Why your backtest lies to you (and how to make it stop)

A good backtest is an argument, not a result. Somewhere on a shared drive right now there’s a strategy showing a Sharpe of 4.2 that will go sideways the day it goes live. Not because the author lied — but because a backtest can be both technically correct and fundamentally dishonest at the same time.

Here’s the checklist I keep taped next to my monitor.

1. Look-ahead bias (the obvious one that keeps happening)

You computed a feature at time t using data from time t + Δ. Classic examples:

Using a rolling mean that includes the current bar without the shift(1).
Normalizing a whole series with StandardScaler().fit_transform(X) — which uses all-sample statistics.
Joining on a close-of-day signal against intraday returns that include the close.
Any merge on timestamps without explicit “as-of” semantics.

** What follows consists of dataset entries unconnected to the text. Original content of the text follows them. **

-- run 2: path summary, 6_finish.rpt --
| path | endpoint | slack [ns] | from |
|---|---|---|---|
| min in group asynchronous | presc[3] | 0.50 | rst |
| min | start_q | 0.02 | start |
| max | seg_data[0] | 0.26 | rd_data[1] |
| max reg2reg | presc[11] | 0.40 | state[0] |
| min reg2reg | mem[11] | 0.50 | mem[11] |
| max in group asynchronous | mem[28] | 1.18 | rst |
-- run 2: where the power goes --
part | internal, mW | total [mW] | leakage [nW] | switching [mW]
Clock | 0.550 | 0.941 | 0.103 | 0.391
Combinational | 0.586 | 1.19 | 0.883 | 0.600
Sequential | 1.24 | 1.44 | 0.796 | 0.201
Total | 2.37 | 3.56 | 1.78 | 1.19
===== config.mk =====
export PLATFORM = sky130hd
export DESIGN_NAME = quad_gen
export DESIGN_NICKNAME = d
export VERILOG_FILES = /design/src/rtl/quad_gen_pkg.sv /design/src/rtl/quad_gen_pacer.sv /design/src/rtl/quad_gen.sv
export SDC_FILE = /design/constraint.sdc
export NUM_CORES = 1
export LEC_CHECK = 0
export ABC_AREA = 0
export BUFFER_PORTS_ARGS = -buffer_cell sky130_fd_sc_hd__buf_2
export CELL_PAD_IN_SITES_DETAIL_PLACEMENT = 0
export CELL_PAD_IN_SITES_GLOBAL_PLACEMENT = 1
export CORE_MARGIN = 3
export CORE_UTILIZATION = 35
export DETAILED_ROUTE_END_ITERATION = 8
export GPL_ROUTABILITY_DRIVEN = 0
export PLACE_DENSITY_LB_ADDON = 0.1
export SYNTH_ARGS = -nofsm -noshare
export SYNTH_HDL_FRONTEND = slang
export SYNTH_HIERARCHICAL = 1
export SYNTH_SLANG_ARGS = --single-unit

===== constraint.sdc =====
create_clock -name clk -period 2.8 [get_ports clk]
set_input_delay 0.42 -clock clk [delete_from_list [all_inputs] [get_ports clk]]
set_output_delay 0.42 -clock clk [all_outputs]
set_load 0.01 [all_outputs]
**src/rtl/pic_ctrl_seq.sv**
```systemverilog
// pic_ctrl_seq: parametrised 8259A-style interrupt control sequencer.
// Captures requests (edge/level) into IRR, resolves fixed or rotating
// fully-nested priority against ISR, runs the two-pulse INTA handshake
// that drives the vector, and retires ISR bits via specific,
// non-specific or automatic EOI.
// The CPU interrupt output is named cpu_int because `int` is a
// reserved word in SystemVerilog.
module pic_ctrl_seq #(
  parameter int NUM_IRQ = 8,
  parameter int VEC_W   = 8
) (
  input  logic                       clk,
  input  logic                       reset,
  input  logic [NUM_IRQ-1:0]         irq_in,
  input  logic [NUM_IRQ-1:0]         imr,
  input  logic                       ltim,
  input  logic                       aeoi,
  input  logic                       rotate,
  input  logic [VEC_W-1:0]           vec_base,
  input  logic                       inta,
  input  logic                       eoi_valid,
  input  logic                       eoi_specific,
  input  logic [$clog2(NUM_IRQ)-1:0] eoi_level,
  output logic                       cpu_int,
  output logic [VEC_W-1:0]           data_out,
  output logic                       data_oe,
  output logic [NUM_IRQ-1:0]         irr,
  output logic [NUM_IRQ-1:0]         isr,
  output logic                       busy
);

  localparam int IDX_W = $clog2(NUM_IRQ);

  typedef enum logic [1:0] {
    S_IDLE = 2'd0,
    S_PEND = 2'd1,
    S_ACK1 = 2'd2,
    S_ACK2 = 2'd3
  } state_t;

  state_t             r_state;
  state_t             w_state_next;

  logic [NUM_IRQ-1:0] r_irq_q;
  logic [NUM_IRQ-1:0] r_irr;
  logic [NUM_IRQ-1:0] r_isr;
  logic               r_inta_q;
  logic [IDX_W-1:0]   r_lp;
  logic [IDX_W-1:0]   r_win;
  logic               r_spur;
  logic               r_int;
  logic [VEC_W-1:0]   r_data_out;
  logic               r_data_oe;

  // Priority datapath
  logic [NUM_IRQ-1:0] w_req;
  logic [NUM_IRQ-1:0] w_req_rot;
  logic [NUM_IRQ-1:0] w_isr_rot;
  logic [IDX_W-1:0]   w_base;
  logic               w_req_any;
  logic               w_isr_any;
  logic [IDX_W-1:0]   w_req_rank;
  logic [IDX_W-1:0]   w_isr_rank;
  logic               w_cand;
  logic [IDX_W-1:0]   w_cand_idx;
  logic [IDX_W-1:0]   w_isr_top_idx;

  // Handshake / EOI control
  logic               w_inta_rise;
  logic               w_ack;
  logic               w_vec_load;
  logic               w_ack2_done;
  logic               w_eoi_hit;
  logic [IDX_W-1:0]   w_eoi_idx;
  logic               w_aeoi_hit;
  logic [NUM_IRQ-1:0] w_ack_set;
  logic [NUM_IRQ-1:0] w_eoi_clr;
  logic [NUM_IRQ-1:0] w_aeoi_clr;
  logic [NUM_IRQ-1:0] w_irr_next;
  logic [NUM_IRQ-1:0] w_isr_next;
  logic [IDX_W-1:0]   w_lp_next;
  logic               w_int_next;
  logic [VEC_W-1:0]   w_vector;

  assign w_req       = r_irr & ~imr;
  assign w_base      = r_lp + IDX_W'(1);
  assign w_inta_rise = inta & ~r_inta_q;

  // Rotate IRR/ISR so that bit 0 is always the current highest priority;
  // power-of-two channel count makes the index sum wrap for free.
  // The same channel index also decodes the one-hot set/clear masks.
  for (genvar gi = 0; gi < NUM_IRQ; gi++) begin : g_chan
    logic [IDX_W-1:0] w_src;
    assign w_src          = IDX_W'(gi) + w_base;
    assign w_req_rot[gi]  = w_req[w_src];
    assign w_isr_rot[gi]  = r_isr[w_src];
    assign w_ack_set[gi]  = w_ack & w_cand & (w_cand_idx == IDX_W'(gi));
    assign w_eoi_clr[gi]  = w_eoi_hit & (w_eoi_idx == IDX_W'(gi));
    assign w_aeoi_clr[gi] = w_aeoi_hit & (r_win == IDX_W'(gi));
  end

  // Find the highest-priority pending request and in-service rank
  always_comb begin
    w_req_any  = 1'b0;
    w_isr_any  = 1'b0;
    w_req_rank = '0;
    w_isr_rank = '0;
    for (int k = NUM_IRQ - 1; k >= 0; k--) begin
      if (w_req_rot[k]) begin
        w_req_any  = 1'b1;
        w_req_rank = IDX_W'(k);
      end
      if (w_isr_rot[k]) begin
        w_isr_any  = 1'b1;
        w_isr_rank = IDX_W'(k);
      end
    end
  end

  // Fully nested: a request only wins if it outranks everything in service
  assign w_cand        = w_req_any & (~w_isr_any | (w_req_rank < w_isr_rank));
  assign w_cand_idx    = w_req_rank + w_base;
  assign w_isr_top_idx = w_isr_rank + w_base;

  // FSM next-state and handshake strobes
  always_comb begin
    w_state_next = r_state;
    w_ack        = 1'b0;
    w_vec_load   = 1'b0;
    w_ack2_done  = 1'b0;
    case (r_state)
      S_IDLE: begin
        if (w_cand) w_state_next = S_PEND;
      end
      S_PEND: begin
        if (w_inta_rise) begin
          w_ack        = 1'b1;
          w_state_next = S_ACK1;
        end else if (!w_cand) begin
          w_state_next = S_IDLE;
        end
      end
      S_ACK1: begin
        if (w_inta_rise) begin
          w_vec_load   = 1'b1;
          w_state_next = S_ACK2;
        end
      end
      S_ACK2: begin
        if (!inta) begin
          w_ack2_done  = 1'b1;
          w_state_next = S_IDLE;
        end
      end
      default: w_state_next = S_IDLE;
    endcase
  end

  // EOI/AEOI clears, acknowledge set (set wins on the same bit), IRR capture
  always_comb begin
    w_eoi_hit  = eoi_valid & (eoi_specific | w_isr_any);
    w_eoi_idx  = eoi_specific ? eoi_level : w_isr_top_idx;
    w_aeoi_hit = w_ack2_done & aeoi & ~r_spur;
    w_isr_next = (r_isr & ~w_eoi_clr & ~w_aeoi_clr) | w_ack_set;
    if (ltim) begin
      w_irr_next = irq_in & ~w_ack_set;
    end else begin
      w_irr_next = (r_irr & ~w_ack_set) | (irq_in & ~r_irq_q);
    end
    w_lp_next = r_lp;
    if (rotate && w_eoi_hit) begin
      w_lp_next = w_eoi_idx;
    end else if (rotate && w_aeoi_hit) begin
      w_lp_next = r_win;
    end
    w_int_next = w_cand & ~w_ack & ((r_state == S_IDLE) | (r_state == S_PEND));
    // Keep vec_base upper bits, replace the low index bits with the winner
    w_vector   = (vec_base & ~VEC_W'(NUM_IRQ - 1)) | VEC_W'(r_win);
  end

  // FSM state register
  always_ff @(posedge clk) begin
    if (reset) begin
      r_state <= S_IDLE;
    end else begin
      r_state <= w_state_next;
    end
  end

  // Request/service registers, winner latch and vector drive
  always_ff @(posedge clk) begin
    if (reset) begin
      r_irq_q    <= '0;
      r_inta_q   <= 1'b0;
      r_irr      <= '0;
      r_isr      <= '0;
      r_lp       <= IDX_W'(NUM_IRQ - 1);
      r_win      <= '0;
      r_spur     <= 1'b0;
      r_int      <= 1'b0;
      r_data_out <= '0;
      r_data_oe  <= 1'b0;
    end else begin
      r_irq_q  <= irq_in;
      r_inta_q <= inta;
      r_irr    <= w_irr_next;
      r_isr    <= w_isr_next;
      r_lp     <= w_lp_next;
      r_int    <= w_int_next;
      if (w_ack) begin
        r_win  <= w_cand ? w_cand_idx : IDX_W'(NUM_IRQ - 1);
        r_spur <= ~w_cand;
      end
      if (w_vec_load) begin
        r_data_out <= w_vector;
        r_data_oe  <= 1'b1;
      end else if (w_ack2_done) begin
        r_data_out <= '0;
        r_data_oe  <= 1'b0;
      end
    end
  end

  assign cpu_int  = r_int;
  assign data_out = r_data_out;
  assign data_oe  = r_data_oe;
  assign irr      = r_irr;
  assign isr      = r_isr;
  assign busy     = (r_state != S_IDLE);

endmodule

```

Catch: write a brutal test that asserts every feature used at time t depends only on data with timestamps < t. Put it in CI. Let it fail loudly.

2. Survivorship bias

You’re running a strategy on the current S&P 500 constituents back to 2010. Except half of those weren’t in the index in 2010. The ones that were and aren’t anymore — the failures — are silently excluded.

Same problem in crypto: the top 50 tokens today. Survivorship bias overstates long-biased strategies dramatically. The only fix is to use a point-in-time universe.

3. Slippage that doesn’t cross the spread

If your backtest fills market orders at the mid, or passive orders at the best price with no queue model, it’s wrong in the direction of your P&L. Every time.

Minimum realistic model:

Market orders cross the spread and walk the book proportional to size.
Passive orders have a fill probability that depends on queue position and rate of aggression on that side.
Apply adverse selection to passive fills: if you got filled, the book tends to have moved against you.

If your strategy only works at zero slippage, you don’t have a strategy.

4. Fees and rebates on the wrong side of the ledger

Small-looking fees compound. A 2 bp round-trip on a strategy that trades 200 times a day is 400 bps per day. Not a typo. Many positive-Sharpe strategies in research flip to negative Sharpe once real fees are applied. A few flip the other way with rebates — which is also a trap, because your fill rate at maker venues is often worse than you modeled.

Catch: sweep fee assumptions across a realistic range. Report Sharpe at the low, mid, and high end. If the strategy only works at the low, it’s not robust.

5. Regime averaging

A single Sharpe is a claim about an average over the test period. Your live P&L doesn’t see the average — it sees the current regime. Always report:

Sharpe by volatility bucket.
Sharpe by session / time of day.
Sharpe by market state (trending vs. mean-reverting, rising vs. falling volume).

A strategy that’s Sharpe 3 in one regime and -1 in another is not a Sharpe 1 strategy. It’s a regime-conditional strategy with a detection problem.

6. Hyperparameter leakage

You picked the lookback window by scanning values and choosing the best. You picked the threshold the same way. You tuned the cost model. Every one of these is a degree of freedom that eats out-of-sample performance.

Catch: count your degrees of freedom. Report the effective information ratio after penalizing for them. Or better — commit your hyperparameters before touching the holdout, and report both.

7. Implementation shortfall isn’t the same as backtest return

Even with honest slippage, there’s the gap between the price at signal arrival and the price at execution completion. For a short-horizon signal, that gap can be most of the expected return.

Report two numbers:

Return assuming instant execution at signal time.
Return including actual child-order execution.

The second is the number that matters. The first tells you where you’re losing the most — slippage, signal decay, or participation caps.

8. Survivor strategies

This is the subtle one. You ran 200 strategies. You kept the top 20. You ran a “robustness check” on those 20. This is not robustness — it’s double-selection. The top strategies out of 200 will cluster around overfit outcomes even if all 200 started as random.

The honest approach is preregistration: define the hypothesis, the test, and the success criteria before you look at the data. Everything else is noise-surfing.

The checklist

If you want something short:

Feature at t uses only data < t.
Universe is point-in-time.
Slippage model crosses the spread and walks the book.
Passive fills have a queue-aware probability.
Fees, rebates, and funding are in the ledger.
Sharpe is broken down by regime.
Hyperparameters committed before holdout.
Implementation shortfall reported separately.
No double-selection across strategies.

The backtest that passes this is still only an argument. But it’s one you can defend.

Final thought

The most successful quants I know treat backtests with deep suspicion. They assume every number is wrong and spend most of their time figuring out how it’s wrong. That instinct is learned — usually the hard way. The goal of a checklist like this is to make sure you don’t have to learn every lesson in production.